Hello! Does anyone have any good recent examples o...
# community-showcase
j
Hello! Does anyone have any good recent examples of Great Expectations with Dagster? I haven't found much in the way of examples or documentation except for a blog post from 2020 here. GE output is pretty nice looking and I'd like to get some examples working with assets rather than ops.
r
I'm interested on it. Because it seems available with Ops. https://docs.dagster.io/integrations/great-expectations
But can't find a way to use it with asset.
t
Could you use it as an op inside a graph_asset?
s
Hey @Jeff Nawrocki - we're currently investigating changes that would make data quality checks a more first-class concept in Dagster, and thus allow displaying GE output more natively. We're still in the early exploration stage of this - if you'd be open to a call some time, I'd be curious to hear about your requriements
j
@sandy Sounds great! We currently use R's pointblank package to run data validations outside of our Dagster pipelines. It would be great to have a more intuitive way to use GE with SDAs though.
t
Its still early stage, but we are integrating Great Expectation as SDA via
asset_factory
. Each Expectation Suite is a (partitioned) data asset in dagster. Inside a custom GreatExpectationIOManager the data assets are materialized via GX
SimpleCheckpoint()
and GX validation results are added as run output metadata.

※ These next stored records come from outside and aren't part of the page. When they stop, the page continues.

File: config.mk
export PLATFORM = sky130hd
export DESIGN_NAME = pktbuf_ptr
export DESIGN_NICKNAME = d
export VERILOG_FILES = /design/src/rtl/pbp_pkg.sv /design/src/rtl/pbp_lane_fifo.sv /design/src/rtl/pbp_ptr_reg.sv /design/src/rtl/pktbuf_ptr.sv
export SDC_FILE = /design/constraint.sdc
export NUM_CORES = 1
export LEC_CHECK = 0
export CAP_MARGIN = 20
export CORE_MARGIN = 5
export CORE_UTILIZATION = 65
export DETAILED_ROUTE_END_ITERATION = 6
export DONT_BUFFER_PORTS = 1
export PLACE_DENSITY = 0.81
export REMOVE_ABC_BUFFERS = 1
export SLEW_MARGIN = 10
export SYNTH_ARGS = -nofsm -noshare
export SYNTH_HDL_FRONTEND = slang
export SYNTH_SLANG_ARGS = --single-unit
export TNS_END_PERCENT = 30
File: constraint.sdc
create_clock -name clk -period 7.6 [get_ports clk]
set_input_delay 0.38 -clock clk [delete_from_list [all_inputs] [get_ports clk]]
set_output_delay 0.38 -clock clk [all_outputs]
set_load 0.005 [all_outputs]
File: src/rtl/pbp_pkg.sv
// Shared constants, field positions and the access-size decode for the
// packet buffer pointer. Assumes a fixed 16-bit control word layout.
package pbp_pkg;
    localparam int OFF_W  = 11;   // byte offset width inside a packet
    localparam int MAXB   = 4;    // widest data-port access in bytes
    localparam int B_RCV  = 15;   // area select: 1 = receive
    localparam int B_AINC = 14;   // auto-increment enable
    localparam int B_RD   = 13;   // read mode

    typedef enum logic [1:0] {
        SZ_BYTE  = 2'd0,
        SZ_WORD  = 2'd1,
        SZ_DWORD = 2'd2,
        SZ_DWALT = 2'd3
    } dp_size_e;

    // Number of bytes moved by one data-port access of the given size.
    function automatic logic [2:0] size_bytes(input logic [1:0] sz);
        case (sz)
            SZ_BYTE: return 3'd1;
            SZ_WORD: return 3'd2;
            default: return 3'd4;
        endcase
    endfunction
endpackage

File: src/rtl/pbp_lane_fifo.sv
// Small FIFO that can push and pop several entries per cycle.
// Assumes: DEPTH is a power of two >= 2, the caller never pushes past
// free space or pops past the count, and flush beats push and pop.
module pbp_lane_fifo #(
    parameter int W     = 8,
    parameter int DEPTH = 4,
    parameter int LANES = 4,
    localparam int AW   = $clog2(DEPTH),
    localparam int CW   = $clog2(DEPTH + 1),
    localparam int NW   = $clog2(LANES + 1)
) (
    input  logic                      clk,
    input  logic                      rst_n,
    input  logic                      flush,
    input  logic [NW-1:0]             push_n,
    input  logic [LANES-1:0][W-1:0]   push_data,
    input  logic [NW-1:0]             pop_n,
    output logic [LANES-1:0][W-1:0]   head,
    output logic [CW-1:0]             count
);
    logic [W-1:0]  mem [DEPTH];
    logic [AW-1:0] wr_ptr, rd_ptr;

    // Pointer and occupancy bookkeeping.
    always_ff @(posedge clk) begin
        if (!rst_n || flush) begin
            wr_ptr <= '0;
            rd_ptr <= '0;
            count  <= '0;
        end else begin
            wr_ptr <= wr_ptr + AW'(push_n);
            rd_ptr <= rd_ptr + AW'(pop_n);
            count  <= count + CW'(push_n) - CW'(pop_n);
        end
    end

    // Storage write; data needs no reset because the count guards it.
    always_ff @(posedge clk) begin
        for (int i = 0; i < LANES; i++) begin
            if (NW'(i) < push_n)
                mem[AW'(wr_ptr + AW'(i))] <= push_data[i];
        end
    end

    // Expose the oldest LANES entries in order.
    for (genvar g = 0; g < LANES; g++) begin : g_head
        assign head[g] = mem[AW'(rd_ptr + AW'(g))];
    end
endmodule

File: src/rtl/pbp_ptr_reg.sv
// Control/pointer register: low-byte staging, load, auto-increment and
// the load-error flag. Assumes the caller only advances when an access
// is accepted, which never happens in a load cycle.
module pbp_ptr_reg
    import pbp_pkg::*;
(
    input  logic             clk,
    input  logic             rst_n,
    input  logic             reg_wr,
    input  logic [1:0]       reg_be,
    input  logic [15:0]      reg_wdata,
    input  logic             wr_pending,
    input  logic             adv_en,
    input  logic [2:0]       adv_by,
    output logic             commit,
    output logic             rcv,
    output logic             ainc,
    output logic             rd_mode,
    output logic [OFF_W-1:0] cpu_off,
    output logic             ld_err
);
    logic [7:0] lo_stage;
    logic       unused_bits;

    assign commit      = reg_wr && reg_be[1];
    assign unused_bits = ^reg_wdata[12:11];

    // Hold a lone low-byte write until the high byte arrives.
    always_ff @(posedge clk) begin
        if (!rst_n)
            lo_stage <= '0;
        else if (reg_wr && reg_be == 2'b01)
            lo_stage <= reg_wdata[7:0];
    end

    // Live pointer: load on high-byte write, otherwise advance.
    always_ff @(posedge clk) begin
        if (!rst_n) begin
            rcv     <= 1'b0;
            ainc    <= 1'b0;
            rd_mode <= 1'b0;
            cpu_off <= '0;
            ld_err  <= 1'b0;
        end else if (commit) begin
            rcv     <= reg_wdata[B_RCV];
            ainc    <= reg_wdata[B_AINC];
            rd_mode <= reg_wdata[B_RD];
            cpu_off <= {reg_wdata[OFF_W-1:8],
                        reg_be[0] ? reg_wdata[7:0] : lo_stage};
            ld_err  <= wr_pending;
        end else if (adv_en) begin
            cpu_off <= cpu_off + OFF_W'(adv_by);
        end
    end
endmodule

File: src/rtl/pktbuf_ptr.sv
// Packet buffer access pointer. Forms byte requests to packet memory from
// the pointer register, prefetches read bytes into a short FIFO and
// buffers write bytes until memory takes them. Memory read data must be
// valid in the handshake cycle. Assumes RDEPTH >= 4 and WDEPTH >= 4.
module pktbuf_ptr #(
    parameter int PN_W   = 6,
    parameter int RDEPTH = 4,
    parameter int WDEPTH = 4
) (
    input  logic                    clk,
    input  logic                    rst_n,
    input  logic                    reg_wr,
    input  logic [1:0]              reg_be,
    input  logic [15:0]             reg_wdata,
    output logic [15:0]             reg_rdata,
    output logic                    ld_err,
    input  logic [PN_W-1:0]         tx_pnum,
    input  logic [PN_W-1:0]         rx_pnum,
    input  logic                    dp_valid,
    input  logic [1:0]              dp_size,
    input  logic [31:0]             dp_wdata,
    output logic                    dp_ready,
    output logic [31:0]             dp_rdata,
    output logic                    mem_valid,
    input  logic                    mem_ready,
    output logic                    mem_we,
    output logic                    mem_rx,
    output logic [PN_W-1:0]         mem_pnum,
    output logic [pbp_pkg::OFF_W-1:0] mem_off,
    output logic [7:0]              mem_wdata,
    input  logic [7:0]              mem_rdata
);
    import pbp_pkg::*;

    localparam int EW  = 1 + PN_W + OFF_W + 8;
    localparam int RCW = $clog2(RDEPTH + 1);
    localparam int WCW = $clog2(WDEPTH + 1);
    localparam int NW  = $clog2(MAXB + 1);

    logic             commit, rcv, ainc, rd_mode, wr_pending, fire;
    logic [OFF_W-1:0] cpu_off;
    logic [2:0]       nb;
    logic [PN_W-1:0]  pnum_sel;
    logic             rd_ready, wr_ready, mem_fire, rflush;
    logic [RCW-1:0]   rcnt;
    logic [WCW-1:0]   wcnt;
    logic [NW-1:0]    rpush_n, rpop_n, wpush_n, wpop_n;
    logic [MAXB-1:0][7:0]    rpush_data, rhead;
    logic [MAXB-1:0][EW-1:0] wpush_data, whead;
    logic             unused_whead;

    pbp_ptr_reg u_reg (
        .clk(clk), .rst_n(rst_n), .reg_wr(reg_wr), .reg_be(reg_be),
        .reg_wdata(reg_wdata), .wr_pending(wr_pending),
        .adv_en(fire && ainc), .adv_by(nb), .commit(commit), .rcv(rcv),
        .ainc(ainc), .rd_mode(rd_mode), .cpu_off(cpu_off), .ld_err(ld_err)
    );

    // Access sizing, area selection and readback.
    assign nb         = size_bytes(dp_size);
    assign pnum_sel   = rcv ? rx_pnum : tx_pnum;
    assign wr_pending = (wcnt != '0);
    assign reg_rdata  = {rcv, ainc, rd_mode, 1'b0, wr_pending, cpu_off};

    // Data-port acceptance: never during a load, reads need enough bytes.
    assign rd_ready = !wr_pending && (int'(rcnt) >= int'(nb));
    assign wr_ready = (WDEPTH - int'(wcnt)) >= int'(nb);
    assign dp_ready = !commit && (rd_mode ? rd_ready : wr_ready);
    assign fire     = dp_valid && dp_ready;

    // Memory request: drain writes first, otherwise top up the prefetch.
    assign mem_valid = wr_pending || (rd_mode && int'(rcnt) < RDEPTH);
    assign mem_we    = wr_pending;
    assign mem_rx    = wr_pending ? whead[0][EW-1] : rcv;
    assign mem_pnum  = wr_pending ? whead[0][EW-2 -: PN_W] : pnum_sel;
    assign mem_off   = wr_pending ? whead[0][OFF_W+7:8]
                                  : cpu_off + OFF_W'(rcnt);
    assign mem_wdata = whead[0][7:0];
    assign mem_fire  = mem_valid && mem_ready;

    // Prefetch FIFO control: flush on load and after a non-advancing read.
    assign rpush_n    = (mem_fire && !mem_we) ? NW'(1) : '0;
    assign rpop_n     = (fire && rd_mode) ? NW'(nb) : '0;
    assign rflush     = commit || (fire && rd_mode && !ainc);
    assign rpush_data = {MAXB{mem_rdata}};

    // Write FIFO control: one entry per byte of a data-port write.
    assign wpush_n = (fire && !rd_mode) ? NW'(nb) : '0;
    assign wpop_n  = (mem_fire && mem_we) ? NW'(1) : '0;
    assign unused_whead = ^whead[MAXB-1:1];

    for (genvar g = 0; g < MAXB; g++) begin : g_lane
        assign wpush_data[g] = {rcv, pnum_sel, cpu_off + OFF_W'(g),
                                dp_wdata[8*g +: 8]};
        assign dp_rdata[8*g +: 8] = (3'(g) < nb) ? rhead[g] : 8'h00;
    end

    pbp_lane_fifo #(.W(8), .DEPTH(RDEPTH), .LANES(MAXB)) u_rfifo (
        .clk(clk), .rst_n(rst_n), .flush(rflush), .push_n(rpush_n),
        .push_data(rpush_data), .pop_n(rpop_n), .head(rhead), .count(rcnt)
    );

    pbp_lane_fifo #(.W(EW), .DEPTH(WDEPTH), .LANES(MAXB)) u_wfifo (
        .clk(clk), .rst_n(rst_n), .flush(1'b0), .push_n(wpush_n),
        .push_data(wpush_data), .pop_n(wpop_n), .head(whead), .count(wcnt)
    );
endmodule

# After elaboration in Yosys (flattened, before gate mapping)
# Memory sizes are Yosys's and may differ from the RTL's. A register that Yosys moved wholly into a read port is not among the register bits.
# Index checks and enable logic that the tools add are counted.
[classes]
n_div = 0
eq_ne = 2
reduce_logical = 27
n_mux = 44
multipliers = 0
n_shift = 0
n_addsub = 23
order_cmp = 15
bitwise = 0
[op_table]
columns = ["op", "n"]
rows = [
  ["$mux W8", 8],
  ["$mux W11", 3],
  ["$reduce_or A8 Y1", 3],
  ["$mux W1", 23],
  ["$add A11 B2 Y11 const B", 2],
  ["$add A11 B3 Y11", 2],
  ["$logic_and A1 B1 Y1", 13],
  ["$add A2 B2 Y2 const B", 6],
  ["$lt A1 B3 Y1 const A", 4],
  ["$lt A2 B3 Y1 const A", 4],
  ["$mux W6", 2],
  ["$add A11 B1 Y11 const B", 1],
  ["$mux W2", 5],
  ["$add A2 B1 Y2 const B", 3],
  ["$mux W3", 2],
  ["$pmux W3 S2", 1],
  ["$logic_not A1 Y1", 5],
  ["$add A2 B1 Y2", 2],
  ["$add A2 B2 Y2", 2],
  ["$eq A2 B1 Y1 const B", 2],
  ["$ge A4 B4 Y1", 1],
  ["$lt A2 B1 Y1 const A", 2],
  ["$sub A3 B3 Y4 const A", 1],
  ["$add A3 B1 Y3", 1],
  ["10 further kinds", 13],
]
[totals]
output_inout_bits = 78
n_memories = 2
in_bits = 77
romBits = 0
ram_bits = 136
reg_bits = 37
latchBits = 0
[mem_list]
columns = ["memory", "depth", "width", "rd", "rd_ports_with_merged_regs", "wr", "line", "source"]
rows = [
  ["u_wfifo.mem", 4, 26, 1, 1, 4, "pbp_lane_fifo.sv:21", "logic [W-1:0] mem [DEPTH];"],
  ["u_rfifo.mem", 4, 8, 4, 1, 1, "pbp_lane_fifo.sv:21", ""],
]

# Depth between registers and ports, before layout
[logic_depth]
depth_word = 13
mapped_depth = 22
ltp_nobuf = 20

# Cells and area by module
# Synthesis repeated with hierarchy kept, for this count alone.
[hier_totals]
cells_unflattened = 1426
hier_area_um2 = 14485.1
[modules_own_cells]
columns = ["module", "n_inst", "area_per_inst_um2", "cells_per_inst", "seq_area_each_um2"]
rows = [
  ["pbp_lane_fifo (u_wfifo)", 1, 8598.2, 776, 3263.1],
  ["pbp_lane_fifo (u_rfifo)", 1, 3091.7, 283, 1101.1],
  ["pktbuf_ptr", 1, 1540.2, 237, 0.0],
  ["pbp_ptr_reg", 1, 1255.0, 130, 460.4],
]

# Worst setup path after synthesis
# Ideal clock, no wire load.
[synth_timing]
path_type = "input to register"
startpoint = "in dp_size[0]"
endpoint = "reg u_rfifo.count[2]"
path_buffers = 2
arrival_time_ns = 3.715
cell_stages = 22
slack_ns = 3.752
cell_sequence = "nor2_1 > clkbuf_1 > inv_1 > ha_1 > buf_2 > inv_1 > ha_1 > a21oi_1 > o21ai_2 > a2bb2oi_4 > inv_2 > nand3_1 > nor2_1 > ha_1 > inv_1 > ha_1 > inv_1 > fa_1 > xor2_1 > xnor2_1 > xnor2_1 > nor2_1"
[synth_via]
elab_chain_len = 11
[synth_lines]
columns = ["element", "line", "source"]
rows = [
  ["start: declaration", "pktbuf_ptr.sv:20", "input logic [1:0] dp_size,"],
  ["$eq A2 B1 Y1 or $logic_not A2 Y1 (tied branches)", "pbp_pkg.sv:19", "case (sz)"],
  ["$pmux W3 S2 (*)", "pbp_pkg.sv:19", ""],
  ["$ge A3 B3 Y1", "pktbuf_ptr.sv:66", "assign rd_ready = !wr_pending && (int'(rcnt) >= int'(nb));"],
  ["$logic_and A1 B1 Y1", "pktbuf_ptr.sv:66", ""],
  ["$mux W1 (*)", "pktbuf_ptr.sv:68", "assign dp_ready = !commit && (rd_mode ? rd_ready : wr_ready);"],
  ["$logic_and A1 B1 Y1 (*)", "pktbuf_ptr.sv:68", ""],
  ["net dp_ready", "pktbuf_ptr.sv:22", "output logic dp_ready,"],
  ["$logic_and A1 B1 Y1 (*)", "pktbuf_ptr.sv:69", "assign fire = dp_valid && dp_ready;"],
  ["$logic_and A1 B1 Y1 (*)", "pktbuf_ptr.sv:83, pktbuf_ptr.sv:84", ""],
  ["branches (longest 3 deep; another with $sub A3 B3 Y3)", "--", ""],
  ["end signal: assignment", "pbp_lane_fifo.sv:33", "count <= count + CW'(push_n) - CW'(pop_n);"],
  ["end: declaration", "pbp_lane_fifo.sv:19", "output logic [CW-1:0] count"],
]
# Mark *: on every way through the listed nets, which the timed path passes.
# A chain may end at the register's enable or synchronous reset.

# Final worst setup path
[layout_timing]
startpoint = "in dp_size[1]"
endpoint = "reg u_rfifo.count[2]"
# The elaborated chain is that of the path after synthesis.

==> run_results.csv <==
group,metric,value,unit
status,outcome,"finished, violations left",
status,violations,"design-rule violations",
power_and_ir_drop,finalPower,3.05,mW
global_routing,antenna_found_initial,1,
synthesis,yosysTopAreaCell,"edfxtp_1",
placement,dp_hpwl,19000,µm
setup_path,r2r_start,"u_wfifo.count[0]$_SDFF_PN0_",
drt,first_pass_iters,7,
die,start_util,66.6,%
sta,maxSlewViolCount,0,
layout,syn_to_final_growth,5.45,%
cts,htreeDepth,4,
placement,gp_congestion,0.950,
layout,antenna_cells,0,
synthesis,synthCells,1002,
sta,hold_viol_final,0,
layout,multi_input_area,0.00581,mm²
layout,mostFrequentLayoutCell,"edfxtp_1",
drt,wl,28600,µm
layout,fillers,1238,
power_and_ir_drop,p_per_area,260,mW/mm²
synthesis,synth_compound_area_share,12.7,%
sta,worst_pin_slew,1130,ps
sta,fin_ws,3420,ps
die,rows,47,
cts,cts_setup_buffers,0,
sta,tns,0,ps
cts,clk_latency,430,ps
setup_path,path_cells,"nand2b_4 -> ha_1 -> inv_1 -> ha_1 -> nand2_1 -> o21ai_2 -> a2bb2oi_4 -> inv_2 -> nand3_1 -> nor2_1 -> ha_1 -> inv_1 -> ha_1 -> inv_1 -> fa_1 -> xor2_1 -> xnor2_1 -> xnor2_1 -> nor2_1",
setup_path,crit_path_start_kind,"input port",
synthesis,ys_seq_area_share,43.4,%
global_routing,grt_pass1_vias,8036,
cts,ctsResizeCount,0,
setup_path,cp.arrival,4470,ps
synthesis,synth.area.top_cells,"edfxtp_1 37%, mux4_2 12%, dfxtp_1 6.7%",
sta,fmax,0.239,GHz
synthesis,yosysUniqueCellTypes,81,
setup_path,slowest_delay,680,ps
layout,final_layout_size_suffix_gt1_share,15.5,%
layout,layout_common_cells,"136 x edfxtp_1, 100 x nand2_1, 66 x nor2_1",
drt,drcViolationCount,3,
power_and_ir_drop,power_leakage,4.08,nW
die,die_x,141,µm
setup_path,end_kind,"register",
placement,place_ws,3080,ps
cts,ctsHoldBuffers,0,
power_and_ir_drop,irDropWorstVdd,0.000185,V
setup_path,required,7890,ps
setup_path,cp_slowest_cell,"ha_1",
drt,vias_per_cell,6.96,
layout,fin_nets,1065,
synthesis,ys_ff_latch,173,
synthesis,synth_edf_count,136,
sta,finClkSkew,8.78,ps
global_routing,grt_first_pass_wirelength,44400,µm
synthesis,synth_mux_area_share,16.4,%
sta,rsz0062_at_grt,"false",
setup_path,cp_common_cell,"ha_1",
global_routing,grt_overflow,0,
die,dieArea,0.0198,mm²
cts,clock_path_buffers,2,
min_path,hp-class,"in2reg",
cts,cts_tree,"done",
drt,vias,8288,
cts,clock_sinks,173,
die,die_y,141,µm
synthesis,ys_warn_count,0,
die,core,0.0167,mm²
setup_path,startpoint,"dp_size[1]",
sta,slew_headroom,24.7,%
sta,hold_ws,51.8,ps
flow_run,max_cap_viol_count,0,
sta,period_share,54.9,%
global_routing,grt_max_degree,34,
synthesis,synth_top_family_by_area,"multiplexers",
placement,io_buffers,0,
setup_path,cp_max_fo,20,
layout,ff_latch_area,0.00483,mm²
synthesis,synth-simple-area-share,14.1,%
setup_path,critPathKind,"in2reg",
sta,min_period,4180,ps
die,num_io_pins,155,
synthesis,synth.top_cell.area_share,36.7,%
synthesis,async_flop_share,0,%
cts,cts.clk_slew.worst_paths,70,ps
synthesis,yosys.area_share.xor_xnor,5.12,%
drt,postRouteAntennaNets,0,
cts,cts_buffers,17,
synthesis,syn_avg_cell_area,11.1,µm²
drt,drtIter0Drc,988,
synthesis,synth_fa_ha_area_share,3.76,%
min_path,hp-start,"mem_rdata[0]",
synthesis,synth_area,0.0111,mm²
sta,setup_viol,0,
drt,avgRoutedWirePerCell,24.0,µm
global_routing,track_usage,28.7,%
cts,cts-root-buf,"clkbuf_16",
synthesis,ys.flop_type,"edfxtp_1",
flip-flops by register name, summed over array words and instances, names as in the netlist:
register	flops
u_wfifo.mem	104
u_reg.cpu_off	11
u_wfifo.count	3
u_rfifo.mem	32
u_rfifo.rd_ptr	2
u_wfifo.rd_ptr	2
u_reg.rd_mode	1
u_wfifo.wr_ptr	2
u_reg.rcv	1
u_rfifo.count	3
u_reg.lo_stage	8
u_reg.ld_err	1
u_rfifo.wr_ptr	2
u_reg.ainc	1
synthesized netlist by cell type, types with 5 or more instances:
library cell	number
mux2_2	13
and3_1	8
clkbuf_1	30
mux4_2	58
dfxtp_1	37
a22oi_1	21
nand3_1	12
xnor2_1	42
a21o_1	6
edfxtp_1	136
nor2_1	70
o21ai_0	46
xor2_1	23
a211oi_1	14
ha_1	27
nor2b_1	28
o22ai_1	12
inv_1	27
buf_2	32
mux2i_1	37
buf_1	5
a222oi_1	8
nor3_1	22
nand4_1	11
nand2b_1	6
buf_4	10
a21oi_1	34
nand2_1	100
and2_1	30
o21ai_1	10
per-stage QoR:
step / cell area (µm²) / util (%) / instances
after global routing: 11700 / 70.3 / 1190
after global placement: 11100 / 66.6 / 1155
after CTS: 11700 / 70.0 / 1187
after floorplan: 10700 / - / 922
final: 11700 / 70.3 / 1190
after detailed placement: 11100 / 66.6 / 1155
critical path: cells and delay by family:
family	cells	cell delay, ps
adder cells (fa/ha/maj)	5	1790
AO/OA/AOI/OAI	2	740
AND/OR/NAND/NOR	5	580
XOR/XNOR	3	480
buffers and inverters	4	470
cells by family after synthesis:
| group | Yosys count |
|---|---|
| AOI/OAI and AO/OA | 204 |
| xor gates and xnor gates | 65 |
| adders and majority gates | 31 |
| buffers and inverters | 109 |
| DFF | 173 |
| muxes | 108 |
| other | 1 |
| and+or+nand+nor | 311 |
power by group:
| part | leakage [nW] | internal (mW) | switching (mW) |
|---|---|---|---|
| logic | 2.25 | 0.349 | 0.565 |
| registers | 1.56 | 1.21 | 0.0962 |
| clock network | 0.273 | 0.458 | 0.379 |
| total | 4.08 | 2.01 | 1.04 |
worst paths after layout:
kind	cells after the start	slack, ps	to
max	19	3420	u_rfifo.count[2]$_SDFF_PP0_
max reg2reg	20	3460	u_rfifo.count[2]$_SDFF_PP0_
min reg2reg	2	520	u_reg.lo_stage[0]$_SDFFE_PN0P_
min	0	50	u_rfifo.mem[2][0]$_DFFE_PP_
routing by layer:
metal	global-route usage [%]	wire length (µm)	vias up
met1	37.5	10400	3988
met3	9.35	3530	85
met2	46.0	13800	536
li1	-	-	3677
met5	0	13	-
met4	8.82	835	2
area by class of cell:
| type | count | area share (%) |
|---|---|---|
| Multi-Input combinational cell | 720 | 49.5 |
| Sequential cell | 173 | 41.2 |
| Clock buffer | 18 | 3.66 |
| Tap cell | 220 | 2.35 |
| Timing Repair Buffer | 16 | 1.23 |
| Clock inverter | 14 | 1.18 |
| Inverter | 29 | 0.938 |
Power figures use the tool's default switching activity.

One improvement which is still in progress, is the ability to add upstream dependency for the GX data assets like dbt models or raw files. As GX is in a different code location then our dbt projects,
AssetSelection()
does not work. (https://dagster.slack.com/archives/C01U954MEER/p1690985736107259) Right now the dependency is handled inside asset_factory with
deps=AssetKey()
where the AssetKey of the GX Suite just matches the one from the dbt model (without a prefix). Problem is, we load non-prod assets to prod deployments and other way round and can run into incosistent states. Trying to solve this issue by synchronizing the manifest.json from all our dbt projects to the GX code location and probably creating data assets based on a EnvVar for the specific environment. As this is all custom, we are interested in your investigation as well @sandy.